US Supreme Court upholds Virginia’s ban on uranium mining
The case thrust Virginia into the centre of a national debate over uranium mining.

The largest-known United States uranium deposit will remain firmly underground after the US Supreme Court on Monday upheld a ban on mining the radioactive metal in the state of Virginia.
The ruling rebuffed a challenge that was made to a 1982 statewide moratorium and that was backed by the administration of US President Donald Trump.
In a 6-3 decision that underscored states’ rights, justices affirmed a lower court’s ruling that threw out a lawsuit by Virginia Uranium Inc and other owners of the massive deposit, which is valued by the company at $6bn and which lies beneath private land in southern Virginia.
Virginia Uranium Inc, seeking to exploit the deposit, contested Virginia’s power to enact the ban, saying the policy should have been pre-empted by federal law governing nuclear energy.
Virginia Uranium is a subsidiary of Virginia Energy Resources, which is based in Vancouver, Canada.
The dispute focused on whether the federal Atomic Energy Act (AEA) of 1954, which regulates the development of nuclear energy, preempts Virginia’s mining ban under the US Constitution’s so-called Supremacy Clause, which holds that federal law generally trumps state law.
The Trump administration had backed the company’s challenge to Virginia’s law. The ruling was written by Justice Neil Gorsuch, who Trump appointed to the court in 2017.
The case thrust Virginia into the centre of a national debate over uranium mining. It pitted the rights of states – specifically to control their natural resources and protect the environment – against federal law and the need to maintain access to raw materials critical for nuclear weapons and power plants.
While uranium remains a vital resource for electricity and national defence, Virginia enacted its ban on uranium mining amid concerns about environmental and public safety hazards.
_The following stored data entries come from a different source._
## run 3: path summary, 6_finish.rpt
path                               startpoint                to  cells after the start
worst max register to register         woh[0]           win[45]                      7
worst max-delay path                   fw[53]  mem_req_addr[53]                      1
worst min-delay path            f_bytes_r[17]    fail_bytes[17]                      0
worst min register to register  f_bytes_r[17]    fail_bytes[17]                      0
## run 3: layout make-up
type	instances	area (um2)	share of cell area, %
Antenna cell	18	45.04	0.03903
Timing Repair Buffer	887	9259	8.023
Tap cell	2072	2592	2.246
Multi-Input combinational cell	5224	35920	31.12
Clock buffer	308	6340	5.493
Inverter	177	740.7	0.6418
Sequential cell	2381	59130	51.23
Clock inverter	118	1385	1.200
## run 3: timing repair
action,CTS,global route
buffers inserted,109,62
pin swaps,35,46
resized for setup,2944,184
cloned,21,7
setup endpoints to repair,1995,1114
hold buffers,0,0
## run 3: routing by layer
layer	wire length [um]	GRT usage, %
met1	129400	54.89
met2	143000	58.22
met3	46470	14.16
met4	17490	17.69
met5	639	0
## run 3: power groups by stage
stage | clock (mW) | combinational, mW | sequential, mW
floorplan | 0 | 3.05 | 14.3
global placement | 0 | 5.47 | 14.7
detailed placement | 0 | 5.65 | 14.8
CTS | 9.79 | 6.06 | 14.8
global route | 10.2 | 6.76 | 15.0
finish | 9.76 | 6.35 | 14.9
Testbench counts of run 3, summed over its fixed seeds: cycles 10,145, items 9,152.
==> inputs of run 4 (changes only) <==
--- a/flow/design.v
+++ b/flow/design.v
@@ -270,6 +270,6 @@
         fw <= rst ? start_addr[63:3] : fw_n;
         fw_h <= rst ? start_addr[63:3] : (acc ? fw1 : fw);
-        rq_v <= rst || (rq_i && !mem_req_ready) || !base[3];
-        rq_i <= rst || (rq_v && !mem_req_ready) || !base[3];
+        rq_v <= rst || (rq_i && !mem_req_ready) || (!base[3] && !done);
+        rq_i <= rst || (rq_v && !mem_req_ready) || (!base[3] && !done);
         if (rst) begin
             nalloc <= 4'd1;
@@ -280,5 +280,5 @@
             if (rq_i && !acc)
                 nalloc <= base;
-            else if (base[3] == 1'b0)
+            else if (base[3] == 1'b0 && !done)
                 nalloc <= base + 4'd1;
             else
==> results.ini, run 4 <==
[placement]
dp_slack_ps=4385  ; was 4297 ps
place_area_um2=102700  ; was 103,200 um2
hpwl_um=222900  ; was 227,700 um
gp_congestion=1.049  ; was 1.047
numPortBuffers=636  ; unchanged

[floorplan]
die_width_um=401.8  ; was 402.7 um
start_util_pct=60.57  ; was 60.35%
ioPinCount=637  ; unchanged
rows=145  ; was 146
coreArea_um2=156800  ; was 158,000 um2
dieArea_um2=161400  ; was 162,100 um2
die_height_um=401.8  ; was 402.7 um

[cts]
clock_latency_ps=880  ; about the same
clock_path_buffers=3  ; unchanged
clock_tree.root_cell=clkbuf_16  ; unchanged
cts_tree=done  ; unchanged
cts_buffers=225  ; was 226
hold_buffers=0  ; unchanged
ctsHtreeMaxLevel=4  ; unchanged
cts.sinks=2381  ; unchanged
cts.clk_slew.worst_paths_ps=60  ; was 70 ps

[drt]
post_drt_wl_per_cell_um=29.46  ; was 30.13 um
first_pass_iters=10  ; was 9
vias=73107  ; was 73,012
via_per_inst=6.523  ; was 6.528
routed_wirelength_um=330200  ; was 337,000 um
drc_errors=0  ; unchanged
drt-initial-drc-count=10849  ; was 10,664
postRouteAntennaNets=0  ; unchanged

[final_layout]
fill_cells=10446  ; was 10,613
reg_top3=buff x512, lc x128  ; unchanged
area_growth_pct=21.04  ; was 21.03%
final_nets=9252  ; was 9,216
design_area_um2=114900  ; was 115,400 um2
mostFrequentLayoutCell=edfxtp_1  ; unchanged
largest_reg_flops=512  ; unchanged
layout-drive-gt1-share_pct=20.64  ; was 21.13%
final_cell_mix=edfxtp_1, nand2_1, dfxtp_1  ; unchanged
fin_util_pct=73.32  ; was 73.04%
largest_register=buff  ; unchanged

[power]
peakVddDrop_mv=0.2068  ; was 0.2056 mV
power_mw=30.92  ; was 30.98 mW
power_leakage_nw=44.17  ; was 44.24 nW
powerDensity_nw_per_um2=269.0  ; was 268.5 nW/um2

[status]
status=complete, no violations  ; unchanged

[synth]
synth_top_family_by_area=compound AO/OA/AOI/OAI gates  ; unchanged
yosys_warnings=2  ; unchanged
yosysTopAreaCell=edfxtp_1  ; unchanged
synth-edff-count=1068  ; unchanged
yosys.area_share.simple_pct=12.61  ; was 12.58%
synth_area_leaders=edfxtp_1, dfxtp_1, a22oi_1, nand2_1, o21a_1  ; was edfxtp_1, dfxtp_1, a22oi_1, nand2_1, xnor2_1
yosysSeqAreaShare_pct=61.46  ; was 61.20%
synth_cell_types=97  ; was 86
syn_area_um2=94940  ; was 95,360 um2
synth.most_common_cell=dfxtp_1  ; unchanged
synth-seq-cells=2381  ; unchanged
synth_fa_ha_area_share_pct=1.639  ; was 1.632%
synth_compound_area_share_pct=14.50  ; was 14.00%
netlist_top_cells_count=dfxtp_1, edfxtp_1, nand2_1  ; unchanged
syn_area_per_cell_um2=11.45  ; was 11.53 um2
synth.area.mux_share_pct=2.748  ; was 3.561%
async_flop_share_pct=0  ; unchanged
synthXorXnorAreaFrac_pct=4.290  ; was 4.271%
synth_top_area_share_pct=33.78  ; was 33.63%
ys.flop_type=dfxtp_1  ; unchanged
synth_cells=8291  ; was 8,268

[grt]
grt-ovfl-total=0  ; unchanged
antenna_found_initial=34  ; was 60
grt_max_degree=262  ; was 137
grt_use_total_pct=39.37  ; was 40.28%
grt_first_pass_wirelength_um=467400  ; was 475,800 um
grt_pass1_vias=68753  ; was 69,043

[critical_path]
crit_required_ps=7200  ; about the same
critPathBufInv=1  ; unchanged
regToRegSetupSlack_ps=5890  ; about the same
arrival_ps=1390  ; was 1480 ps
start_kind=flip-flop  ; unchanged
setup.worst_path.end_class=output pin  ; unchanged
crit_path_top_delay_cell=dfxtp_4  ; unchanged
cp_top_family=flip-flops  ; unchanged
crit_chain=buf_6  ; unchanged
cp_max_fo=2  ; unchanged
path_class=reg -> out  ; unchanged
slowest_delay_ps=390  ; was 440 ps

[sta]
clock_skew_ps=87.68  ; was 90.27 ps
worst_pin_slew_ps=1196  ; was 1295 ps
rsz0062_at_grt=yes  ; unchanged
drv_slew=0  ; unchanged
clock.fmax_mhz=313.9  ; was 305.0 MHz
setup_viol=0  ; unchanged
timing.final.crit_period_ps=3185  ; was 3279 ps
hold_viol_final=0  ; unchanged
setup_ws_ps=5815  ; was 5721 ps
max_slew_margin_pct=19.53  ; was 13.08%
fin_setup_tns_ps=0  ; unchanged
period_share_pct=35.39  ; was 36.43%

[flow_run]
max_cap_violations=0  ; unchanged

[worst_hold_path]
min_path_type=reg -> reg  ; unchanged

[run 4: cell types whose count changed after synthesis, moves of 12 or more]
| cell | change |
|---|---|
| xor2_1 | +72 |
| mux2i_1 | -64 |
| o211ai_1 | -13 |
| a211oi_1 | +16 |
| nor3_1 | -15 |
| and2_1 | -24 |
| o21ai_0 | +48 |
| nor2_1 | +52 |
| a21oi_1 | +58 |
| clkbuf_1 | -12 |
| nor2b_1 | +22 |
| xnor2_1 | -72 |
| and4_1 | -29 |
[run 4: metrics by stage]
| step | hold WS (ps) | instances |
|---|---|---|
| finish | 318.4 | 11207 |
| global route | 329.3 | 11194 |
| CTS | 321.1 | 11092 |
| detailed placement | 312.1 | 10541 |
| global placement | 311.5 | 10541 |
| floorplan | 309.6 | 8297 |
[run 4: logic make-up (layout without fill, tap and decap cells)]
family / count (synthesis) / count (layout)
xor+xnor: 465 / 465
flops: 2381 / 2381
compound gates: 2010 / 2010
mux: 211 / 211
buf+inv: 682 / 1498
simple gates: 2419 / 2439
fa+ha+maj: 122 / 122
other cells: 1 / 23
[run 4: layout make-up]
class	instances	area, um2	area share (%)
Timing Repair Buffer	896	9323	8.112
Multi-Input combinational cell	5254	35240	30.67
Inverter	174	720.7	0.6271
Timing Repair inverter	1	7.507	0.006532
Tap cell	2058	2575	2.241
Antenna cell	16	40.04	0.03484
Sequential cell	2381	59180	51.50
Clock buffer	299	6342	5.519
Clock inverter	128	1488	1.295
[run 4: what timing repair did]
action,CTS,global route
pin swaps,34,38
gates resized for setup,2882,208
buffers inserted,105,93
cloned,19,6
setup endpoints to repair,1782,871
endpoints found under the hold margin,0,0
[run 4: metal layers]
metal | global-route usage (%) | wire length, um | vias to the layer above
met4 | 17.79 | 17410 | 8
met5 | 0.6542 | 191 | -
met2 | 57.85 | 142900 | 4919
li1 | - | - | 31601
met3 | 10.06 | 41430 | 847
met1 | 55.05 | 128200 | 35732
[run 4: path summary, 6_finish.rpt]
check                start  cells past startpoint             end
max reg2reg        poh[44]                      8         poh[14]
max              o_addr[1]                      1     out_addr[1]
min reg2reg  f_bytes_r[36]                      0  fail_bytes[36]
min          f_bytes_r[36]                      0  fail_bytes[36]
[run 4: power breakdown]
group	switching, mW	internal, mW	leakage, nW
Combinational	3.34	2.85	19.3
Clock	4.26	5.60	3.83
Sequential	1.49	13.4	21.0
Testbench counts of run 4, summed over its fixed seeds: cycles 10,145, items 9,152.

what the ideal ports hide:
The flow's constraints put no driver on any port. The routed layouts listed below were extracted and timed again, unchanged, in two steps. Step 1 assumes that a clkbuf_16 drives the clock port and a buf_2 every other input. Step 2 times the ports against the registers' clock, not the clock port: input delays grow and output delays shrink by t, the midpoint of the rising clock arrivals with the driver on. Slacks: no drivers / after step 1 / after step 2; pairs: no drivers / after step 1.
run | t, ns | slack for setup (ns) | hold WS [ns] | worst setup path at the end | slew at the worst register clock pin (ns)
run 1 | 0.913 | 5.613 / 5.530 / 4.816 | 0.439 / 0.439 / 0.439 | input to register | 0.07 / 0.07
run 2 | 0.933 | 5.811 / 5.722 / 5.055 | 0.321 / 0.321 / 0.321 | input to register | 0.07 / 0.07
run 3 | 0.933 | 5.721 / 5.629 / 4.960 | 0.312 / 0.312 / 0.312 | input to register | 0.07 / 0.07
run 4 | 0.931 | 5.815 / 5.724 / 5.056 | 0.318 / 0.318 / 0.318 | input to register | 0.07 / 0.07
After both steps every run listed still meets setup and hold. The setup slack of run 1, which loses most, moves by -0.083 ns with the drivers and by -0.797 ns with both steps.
What follows belongs to an exercise in optimizing a design on an open flow for small area, a short achievable clock period and few clock cycles per item; a production flow would make more cautious choices.
The RTL was checked by simulation tests, not by an equivalence proof against the original design.

==> build 47: inputs <==
// pedais_fx
module pedais_fx (
    input  wire        clk,
    input  wire        rst,
    input  wire        start,
    input  wire        load,
    input  wire        op,       
    input  wire  [1:0] ksel,     
    input  wire        tone,
    input  wire        lvl,
    input  wire        mix,
    input  wire [31:0] p0,
    input  wire [31:0] p1,
    input  wire [31:0] p2,
    input  wire [31:0] p3,
    input  wire [31:0] x,
    output wire        ready,
    output reg         done,
    output reg  [31:0] y
);
clock: 25.0 ns
lec_check: 0
abc_clock_period_in_ps: 7000
cap_margin: 20
core_margin: 2
core_utilization: 40
place_density: 0.5
slew_margin: 20
synth_hierarchical: 1
tns_end_percent: 20
standard.sh (not shown) runs the stock make flow with config.mk's settings and CLKGATE_MAP_FILE= SYNTH_SCRIPT=/design/flow/synth_recipe.tcl, a recipe that flattens the netlist after the stock synthesis.
==> flow/flow/run.sh <==
#!/bin/bash
# The standard layout (standard.sh: ORFS synthesis to final layout, with
# the settings of config.mk), except that the timing repair after clock-tree
# synthesis and after global routing aims for SETUP_SLACK_MARGIN ns of setup
# slack at the design's clock period instead of 0 ns. The clock period and
# all constraints are unchanged; only how hard repair_timing works changes.
# Each step's full output stays in ORFS's own logs under orfs/logs; make's
# output goes to standard.log here.
set -euo pipefail
export SETUP_SLACK_MARGIN=17.5
bash standard.sh > standard.log 2>&1
==> inputs of build 48, as changes to build 47 <==
--- a/flow/design.v
+++ b/flow/design.v
@@ -441,20 +441,36 @@
     reg [31:0] F4 [0:NB-1];    
     reg [31:0] cF0, cF3;
     reg  [5:0] cFL;            
     reg  [5:0] cnt [0:NB-1];   
     reg  [1:0] cb;             
     wire [1:0] nb = (cb == NB - 1) ? 2'd0 : cb + 2'd1;
-    reg        ready_r, pend2;
+    reg        ready_q, pend2;
     reg        i_acc, i_ld;
     reg [31:0] i_x, i_p0, i_p1, i_p2, i_p3;
     reg  [5:0] i_fl;           
     wire       t_ld = i_acc && i_ld;            
     wire [1:0] nbe  = t_ld ? ((nb == NB - 1) ? 2'd0 : nb + 2'd1) : nb;
-    assign ready = ready_r && (cnt[nbe] <= 6'd2);
+    assign ready = ready_q;
     wire acc    = start && ready;
+    reg  [5:0] cnt_n [0:NB-1];
+    integer    n;
+    always @* begin
+        for (n = 0; n < NB; n = n + 1)
+            if ((i_acc | pend2) && (t_ld ? nb : cb) == n)
+                cnt_n[n] = KR;
+            else if (cnt[n] != 6'd0)
+                cnt_n[n] = cnt[n] - 6'd1;
+            else
+                cnt_n[n] = 6'd0;
+    end
+    wire [1:0] cb_n   = t_ld ? nb : cb;
+    wire [1:0] nb_n   = (cb_n == NB - 1) ? 2'd0 : cb_n + 2'd1;
+    wire [1:0] nb2_n  = (nb_n == NB - 1) ? 2'd0 : nb_n + 2'd1;
+    wire       free_a = cnt_n[nb_n] <= 6'd2;     
+    wire       free_b = cnt_n[nb2_n] <= 6'd2;    
     reg [NS:1] v;
     reg  [1:0] k1, b1;
     reg [31:0] x1;
     reg [31:0] a1_a, a1_b;     
     localparam SBW = 43;
     wire [SBW-1:0] sb1;
@@ -673,27 +689,24 @@
         if (wr_ls)
             F2[bP] <= qP;
         if (rst) begin
             i_acc   <= 1'b0;
             v       <= {NS{1'b0}};
             done    <= 1'b0;
-            ready_r <= 1'b1;
+            ready_q <= 1'b1;
             pend2   <= 1'b0;
             cb      <= 2'd0;
             for (i = 0; i < NB; i = i + 1)
                 cnt[i] <= 6'd0;
         end else begin
             i_acc   <= acc;
             v       <= {v[NS-1:1], i_acc | pend2};
             done    <= v[NS] && (sbL[35:34] == K_SMP);
             pend2   <= t_ld && !i_fl[5] && i_fl[2] && i_fl[1];
-            ready_r <= !(acc && load && !op && tone && lvl);
-            if (t_ld)
-                cb <= nb;
+            ready_q <= !(acc && load && !op && tone && lvl) &&
+                       ((acc && load) ? free_b : free_a);
+            cb      <= cb_n;
             for (i = 0; i < NB; i = i + 1)
-                if ((i_acc | pend2) && (t_ld ? nb : cb) == i)
-                    cnt[i] <= KR;
-                else if (cnt[i] != 6'd0)
-                    cnt[i] <= cnt[i] - 6'd1;
+                cnt[i] <= cnt_n[i];
         end
     end
 endmodule
--- a/flow/flow/run.sh
+++ b/flow/flow/run.sh
@@ -4,8 +4,8 @@
 # synthesis and after global routing aims for SETUP_SLACK_MARGIN ns of setup
 # slack at the design's clock period instead of 0 ns. The clock period and
 # all constraints are unchanged; only how hard repair_timing works changes.
 # Each step's full output stays in ORFS's own logs under orfs/logs; make's
 # output goes to standard.log here.
 set -euo pipefail
-export SETUP_SLACK_MARGIN=17.5
+export SETUP_SLACK_MARGIN=18
 bash standard.sh > standard.log 2>&1
- CELL_PAD_IN_SITES_DETAIL_PLACEMENT: unset -> 1
- CELL_PAD_IN_SITES_GLOBAL_PLACEMENT: unset -> 2
- CORE_UTILIZATION: 40 -> 38
==> inputs of build 8, as changes to build 47 <==
--- a/flow/design.v
+++ b/flow/design.v
@@ -441,20 +441,36 @@
     reg [31:0] F4 [0:NB-1];    
     reg [31:0] cF0, cF3;
     reg  [5:0] cFL;            
     reg  [5:0] cnt [0:NB-1];   
     reg  [1:0] cb;             
     wire [1:0] nb = (cb == NB - 1) ? 2'd0 : cb + 2'd1;
-    reg        ready_r, pend2;
+    reg        ready_q, pend2;
     reg        i_acc, i_ld;
     reg [31:0] i_x, i_p0, i_p1, i_p2, i_p3;
     reg  [5:0] i_fl;           
     wire       t_ld = i_acc && i_ld;            
     wire [1:0] nbe  = t_ld ? ((nb == NB - 1) ? 2'd0 : nb + 2'd1) : nb;
-    assign ready = ready_r && (cnt[nbe] <= 6'd2);
+    assign ready = ready_q;
     wire acc    = start && ready;
+    reg  [5:0] cnt_n [0:NB-1];
+    integer    n;
+    always @* begin
+        for (n = 0; n < NB; n = n + 1)
+            if ((i_acc | pend2) && (t_ld ? nb : cb) == n)
+                cnt_n[n] = KR;
+            else if (cnt[n] != 6'd0)
+                cnt_n[n] = cnt[n] - 6'd1;
+            else
+                cnt_n[n] = 6'd0;
+    end
+    wire [1:0] cb_n   = t_ld ? nb : cb;
+    wire [1:0] nb_n   = (cb_n == NB - 1) ? 2'd0 : cb_n + 2'd1;
+    wire [1:0] nb2_n  = (nb_n == NB - 1) ? 2'd0 : nb_n + 2'd1;
+    wire       free_a = cnt_n[nb_n] <= 6'd2;     
+    wire       free_b = cnt_n[nb2_n] <= 6'd2;    
     reg [NS:1] v;
     reg  [1:0] k1, b1;
     reg [31:0] x1;
     reg [31:0] a1_a, a1_b;     
     localparam SBW = 43;
     wire [SBW-1:0] sb1;
@@ -673,27 +689,24 @@
         if (wr_ls)
             F2[bP] <= qP;
         if (rst) begin
             i_acc   <= 1'b0;
             v       <= {NS{1'b0}};
             done    <= 1'b0;
-            ready_r <= 1'b1;
+            ready_q <= 1'b1;
             pend2   <= 1'b0;
             cb      <= 2'd0;
             for (i = 0; i < NB; i = i + 1)
                 cnt[i] <= 6'd0;
         end else begin
             i_acc   <= acc;
             v       <= {v[NS-1:1], i_acc | pend2};
             done    <= v[NS] && (sbL[35:34] == K_SMP);
             pend2   <= t_ld && !i_fl[5] && i_fl[2] && i_fl[1];
-            ready_r <= !(acc && load && !op && tone && lvl);
-            if (t_ld)
-                cb <= nb;
+            ready_q <= !(acc && load && !op && tone && lvl) &&
+                       ((acc && load) ? free_b : free_a);
+            cb      <= cb_n;
             for (i = 0; i < NB; i = i + 1)
-                if ((i_acc | pend2) && (t_ld ? nb : cb) == i)
-                    cnt[i] <= KR;
-                else if (cnt[i] != 6'd0)
-                    cnt[i] <= cnt[i] - 6'd1;
+                cnt[i] <= cnt_n[i];
         end
     end
 endmodule
--- a/flow/flow/run.sh
+++ b/flow/flow/run.sh
@@ -4,8 +4,8 @@
 # synthesis and after global routing aims for SETUP_SLACK_MARGIN ns of setup
 # slack at the design's clock period instead of 0 ns. The clock period and
 # all constraints are unchanged; only how hard repair_timing works changes.
 # Each step's full output stays in ORFS's own logs under orfs/logs; make's
 # output goes to standard.log here.
 set -euo pipefail
-export SETUP_SLACK_MARGIN=17.5
+export SETUP_SLACK_MARGIN=18
 bash standard.sh > standard.log 2>&1
==> notes.md <==
metric                                                                           build 47        build 48         build 8
Multi-Input Combinational                                                          24,099          23,758          23,769
Non-clock buffering overhead in the final layout                                    1.87%           2.62%           2.44%
Register-to-register setup slack                                                 17.38 ns        18.05 ns        18.03 ns
Fraction of met1 tracks used by global routing                                      37.0%           41.4%           37.3%
Critical Path Source                                                                cb[1]         ready_q         ready_q
Final worst-path setup slack                                                     17.21 ns        17.94 ns        17.94 ns
H-Tree Depth                                                                            6               6               5
Later-pin clock latency in the skew report                                        1.14 ns         1.19 ns         1.14 ns
Well tap count                                                                     10,855          11,457          10,855
Non-Clock Inverter Count                                                            3,364           3,383           3,378
Run status                                                                 finished clean  finished clean  finished clean
Detail-routed net length per standard cell                                        25.8 um         29.2 um         26.3 um
Final weighted congestion of routability-driven global placement                    0.939           0.925           0.940
Number of cells produced by synthesis                                              34,409          34,001          34,001
Core utilization of the finished layout                                             43.4%           42.0%           43.7%
Number of search-and-repair iterations in the first detailed-routing pass               7               8               8
Placeable core area                                                             0.817 mm2       0.857 mm2       0.816 mm2
Critical register-to-register path startpoint                                    sbs[634]        sbs[893]         ds[443]
Setup bufs post-CTS                                                                    25              57              63
Resize count post-CTS                                                                  52             161             154
Initial antenna violation count                                                        55             124              87
Maximum net fanout on the critical path                                                 7               3               3
Testbench counts of build 47, summed over its fixed seeds: cycles 3,392, items 2,945.
Testbench counts of build 48, summed over its fixed seeds: cycles 3,392, items 2,945.
Testbench counts of build 8, summed over its fixed seeds: cycles 3,392, items 2,945.

[re-timing with driven ports]
In the flow no input, the clock included, has a driving cell. The finished layouts below were timed again as built, in two steps. Step 1 sets driving cells, clkbuf_16 on the clock port and buf_2 on the other inputs (assumed; they add their load-dependent delay and slew). Step 2 moves the port delays by t, midway between the first and last clock arrival at a register: inputs arrive t later, outputs are due t later. That takes back most of the time a late clock gives input paths. a / b / c = no drivers / after step 1 / after step 2; a / b = the first two.
run | shift t [ns] | slack for setup (ns) | hold WS [ns]
build 47 | 1.252 | 17.215 / 17.066 / 17.376 | 0.273 / 0.273 / 0.273
build 48 | 1.289 | 17.944 / 17.785 / 18.053 | 0.298 / 0.298 / 0.298
build 8 | 1.232 | 17.938 / 17.782 / 18.030 | 0.265 / 0.265 / 0.265
After both steps every run listed still meets setup and hold.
“This is a big win for the health and safety of Virginians and our environment,” Virginia state Attorney General Mark Herring said in a statement, adding that “we are well within our rights as a state to decide that a risky, potentially dangerous activity like uranium mining is not for us.”
Virginia Uranium expressed disappointment with the ruling.
“We continue to think that Virginia’s uranium mining ban is both unlawful and unwise,” the company said in a statement, adding that it is reviewing other options to challenge the state’s “confiscation” of its mineral holdings.
The ruling could entice other states to restrict the availability of source materials or create financial barriers to nuclear energy development, potentially reducing uranium production.
At the centre of the dispute is the uranium deposit located beneath a privately owned estate in Virginia’s Pittsylvania County, near the North Carolina border.
The AEA gives the federal Nuclear Regulatory Commission the sole power to regulate radiation safety standards for two key steps in the production of nuclear fuel: milling uranium ore and disposing of waste byproducts known as tailings. But it does not cover conventional uranium mining on non-federal land.
Gorsuch, who announced Monday’s ruling from the bench, said, “The federal government has no authority to regulate mining itself, and the AEA does nothing to withdraw that regulatory power from the states.”
Dissenting Opinion
Chief Justice John Roberts, writing in dissent, said the ruling could enable states to target uranium development in various ways, such as preventing counties from providing rubbish collection or fire protection to nuclear facilities.
So long as a state “is not boneheaded enough to express its real purpose in the statute,” Roberts wrote, “the state will have free rein to subvert Congress’s judgment on nuclear safety”.
Virginia had the support of several other states concerned about protecting states’ rights, including Indiana, Texas, Massachusetts and Oregon.
Virginia Uranium had touted the economic benefits of uranium mining for Virginia, saying it could create more than a thousand jobs annually and pump billions of dollars into the local economy.
The company emphasised uranium’s critical importance in creating nuclear weapons and powering US nuclear submarines and aircraft carriers, noting that most uranium used in the US is imported, sometimes from “geopolitical rivals” such as Russia.
The plaintiffs, including Cole Hill LLC and Bowen Minerals LLC, sued Virginia in 2015. The Richmond, Virginia-based 4th US Circuit Court of Appeals upheld a trial judge’s ruling to toss out the lawsuit in 2017 before the case made its way to the Supreme Court.